L’âme des peuples se trouve dans leur histoire

Nous avons antérieurement parlé de la première poussée indépendantiste au Québec autour des années 1930, avec Bourassa et Groulx http://www.vigile.net/La-premiere-grande-poussee. Or il appert que la révolte des Patriotes en 1837, suivie de la solution Durham, ait inspiré déjà le désir d’une revanche des descendants de Nouvelle-France.
On ne sait pas toujours que Pierre Joseph Olivier Chauveau, premier Premier Ministre du Québec dans la Confédération canadienne (1867), sous l’émulation des politiciens français Châteaubriand et Victor Hugo, ou même de Balzac, succomba à la tentation de publier ses réflexions politiques. Mais l’époque surchauffée en étant une de répression, s’il signa, exceptionnellement, ses feuilletons, il dut utiliser les genres fictifs, comme la poésie et le roman. Et ce genre étant quand même suspect, il décrivit les « mœurs canadiennes » dans son roman « Charles Guérin » avec tellement de périphrases que les premiers critiques le reçurent comme insignifiant.
Pourtant Maurice Lemire, qui présente l’édition de Fides, en 1978, en donne un éclairage sans équivoque.

« Dans cette intrigue, tout l’odieux retombe sur Wagnaër, le marchand. Mais est-ce véritablement un Anglais? Le romancier a délibérément voulu entretenir la confusion à ce sujet. Nulle part, il ne parle de lui comme d’un Anglais. Cet immigrant des îles anglo-normandes est sûrement sujet britannique et protestant, mais il pourrait également être de culture française comme beaucoup d’habitants de ces îles. Chauveau le qualifie toujours de « jersais » ou encore d’étranger, sans plus…
… Mais l’artifice du romancier ne doit pas nous tromper, Wagnaër est vraiment l’agent principal de corruption. C’est avec son arrivée que s’est déclenché le temps tragique qui doit conduire la famille Guérin à la catastrophe. Avant c’était le temps édénique qui ne mesurait que des journées de bonheur. Les Guérin jouissaient d’une supériorité de fortune que personne ne songeait à leur disputer… Pour un marchand anglais, il n’existe plus aucune valeur absolue et tout peut être objet de spéculation. Voilà ce que décrit Chauveau en termes généraux dans la lettre de Pierre Guérin à sa mère :

« Dévorer comme un vampire toutes les ressources d’une population; déboiser les forêts avec rage et sans aucune espèce de prévoyance de l’avenir; ne pas voler ouvertement mais voler par réticence, et en détail, en surfaisant à des gens qui dépendent uniquement de vous, ce qu’ils pourraient avoir à meilleure composition partout ailleurs; reprendre sous toutes les formes imaginables aux ouvriers que l’on emploie le salaire qu’on leur donne; engager les habitants à s’endetter envers vous, les y forcer même de plus en plus une fois qu’on les tient dans les filets, jusqu’à ce qu’on puisse les exproprier forcément et acheter leurs terres à vil prix; voilà ce que certaines gens appellent du commerce et de l’industrie. »
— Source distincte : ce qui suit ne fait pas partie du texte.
==> config.mk <==
export PLATFORM = sky130hd
export DESIGN_NAME = hpdmc_ddr16_wrdata_sched
export DESIGN_NICKNAME = d
export VERILOG_FILES = /design/src/rtl/hpdmc_ddr16_wrdata_sched.sv
export SDC_FILE = /design/constraint.sdc
export NUM_CORES = 1
export LEC_CHECK = 0
export CORE_MARGIN = 4
export CORE_UTILIZATION = 43
export DETAILED_ROUTE_END_ITERATION = 16
export GPL_TIMING_DRIVEN = 0
export PLACE_DENSITY = 0.94
export SETUP_SLACK_MARGIN = 0.15
export SYNTH_ARGS = -nofsm -noshare
export SYNTH_HDL_FRONTEND = slang
export SYNTH_SLANG_ARGS = --single-unit
==> constraint.sdc <==
create_clock -name sys_clk -period 4.1 [get_ports sys_clk]
set_clock_uncertainty 0.15 [all_clocks]
set_input_delay 0.82 -clock sys_clk [delete_from_list [all_inputs] [get_ports sys_clk]]
set_output_delay 0.82 -clock sys_clk [all_outputs]
set_load 0.01 [all_outputs]
==> src/rtl/hpdmc_ddr16_wrdata_sched.sv <==
// DDR16 write-data scheduler: splits 32-bit words into D0/D1 halves and drives the DQS pre/data/post pattern.
// Registered outputs lag state by one cycle; DATA never stalls, so a missing wvalid becomes a masked underrun beat.
module hpdmc_ddr16_wrdata_sched #(
    parameter int BURST_WORDS = 4,
    parameter int WR_LATENCY  = 1
) (
    input  logic        sys_clk,
    input  logic        sys_rst_n,
    input  logic        wr_start,
    output logic        busy,
    output logic        start_err,
    input  logic [31:0] wdata,
    input  logic [3:0]  wmask,
    input  logic        wvalid,
    output logic        wready,
    output logic [15:0] dq_d0,
    output logic [15:0] dq_d1,
    output logic [1:0]  dm_d0,
    output logic [1:0]  dm_d1,
    output logic        dq_oe,
    output logic        dqs_d0,
    output logic        dqs_d1,
    output logic        dqs_oe,
    output logic        underrun
);

    localparam int BW = (BURST_WORDS > 1) ? $clog2(BURST_WORDS) : 1;
    localparam logic [BW-1:0] BEAT_LAST = BW'(BURST_WORDS - 1);
    localparam logic [2:0]    LAT_INIT  = 3'((WR_LATENCY > 0) ? WR_LATENCY - 1 : 0);

    typedef enum logic [2:0] {
        S_IDLE,
        S_LAT,
        S_PRE,
        S_DATA,
        S_POST
    } state_t;

    typedef struct packed {
        logic [15:0] dq_d0;
        logic [15:0] dq_d1;
        logic [1:0]  dm_d0;
        logic [1:0]  dm_d1;
        logic        dq_oe;
        logic        dqs_d0;
        logic        dqs_d1;
        logic        dqs_oe;
        logic        underrun;
        logic        start_err;
    } pin_t;

    state_t        state_q, state_d;
    logic [2:0]    lat_q, lat_d;
    logic [BW-1:0] beat_q, beat_d;
    pin_t          pin_q, pin_d;

    always_comb begin
        state_d         = state_q;
        lat_d           = lat_q;
        beat_d          = beat_q;
        pin_d           = '0;
        pin_d.start_err = wr_start && (state_q != S_IDLE);
        case (state_q)
            S_IDLE: begin
                if (wr_start) begin
                    if (WR_LATENCY == 0) begin
                        state_d = S_PRE;
                    end else begin
                        state_d = S_LAT;
                        lat_d   = LAT_INIT;
                    end
                end
            end
            S_LAT: begin
                if (lat_q == 3'd0) begin
                    state_d = S_PRE;
                end else begin
                    lat_d = lat_q - 3'd1;
                end
            end
            S_PRE: begin
                pin_d.dqs_oe = 1'b1;
                state_d      = S_DATA;
                beat_d       = '0;
            end
            S_DATA: begin
                pin_d.dq_oe  = 1'b1;
                pin_d.dqs_oe = 1'b1;
                pin_d.dqs_d0 = 1'b1;
                if (wvalid) begin
                    pin_d.dq_d0 = wdata[31:16];
                    pin_d.dq_d1 = wdata[15:0];
                    pin_d.dm_d0 = ~wmask[3:2];
                    pin_d.dm_d1 = ~wmask[1:0];
                end else begin
                    // The beat slot is fixed by DRAM timing: mask it rather than slip the burst.
                    pin_d.dm_d0    = 2'b11;
                    pin_d.dm_d1    = 2'b11;
                    pin_d.underrun = 1'b1;
                end
                if (beat_q == BEAT_LAST) begin
                    state_d = S_POST;
                end else begin
                    beat_d = beat_q + BW'(1);
                end
            end
            S_POST: begin
                pin_d.dqs_oe = 1'b1;
                state_d      = S_IDLE;
            end
            default: state_d = S_IDLE;
        endcase
    end

    always_ff @(posedge sys_clk or negedge sys_rst_n) begin
        if (!sys_rst_n) begin
            state_q <= S_IDLE;
            lat_q   <= '0;
            beat_q  <= '0;
            pin_q   <= '0;
        end else begin
            state_q <= state_d;
            lat_q   <= lat_d;
            beat_q  <= beat_d;
            pin_q   <= pin_d;
        end
    end

    assign busy      = (state_q != S_IDLE);
    assign wready    = (state_q == S_DATA);
    assign start_err = pin_q.start_err;
    assign dq_d0     = pin_q.dq_d0;
    assign dq_d1     = pin_q.dq_d1;
    assign dm_d0     = pin_q.dm_d0;
    assign dm_d1     = pin_q.dm_d1;
    assign dq_oe     = pin_q.dq_oe;
    assign dqs_d0    = pin_q.dqs_d0;
    assign dqs_d1    = pin_q.dqs_d1;
    assign dqs_oe    = pin_q.dqs_oe;
    assign underrun  = pin_q.underrun;

endmodule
En fait l’introduction de l’industrie et du commerce en particulier au Canada (Qc) par les marchands anglais allait provoquer un affrontement de deux morales, l’une traditionnelle, fondée sur les principes immuables de la religion, l’autre opportuniste, appelée « morale de situation » qui ne vise qu’à légitimer par des arguments spécieux des actes franchement malhonnêtes. C’est le choc de ces deux morales que nous présente « Charles Guérin ».
… Charles Guérin lève le camp pour les solitudes nordiques comme le firent toutes les populations trop faibles pour soutenir l’assaut des envahisseurs. Il trouve le salut de sa race dans la vastitude du continent un peu comme le firent les troupes russes face à Napoléon. N’a-t-on pas rêvé, à un certain moment, d’un pays français qui couvrirait tout le nord du Québec, de l’Ontario et du Manitoba et qui resterait français parce que les Anglais n’oseraient pas s’y aventurer à cause de la rigueur du climat. (oh, boy!)
… la dénonciation de P.-J.-O. Chauveau n’est point sans mérite. Les nombreuses études sur l’économie, la sociologie et l’histoire de cette période nous permettent aujourd’hui d’affirmer jusqu’à quel point l’intuition du romancier était juste. On pourra toujours lui reprocher de simplifier les questions mais on aura tort d’attendre d’un romancier une étude aussi étendue et aussi complexe que peuvent en donner les (experts). »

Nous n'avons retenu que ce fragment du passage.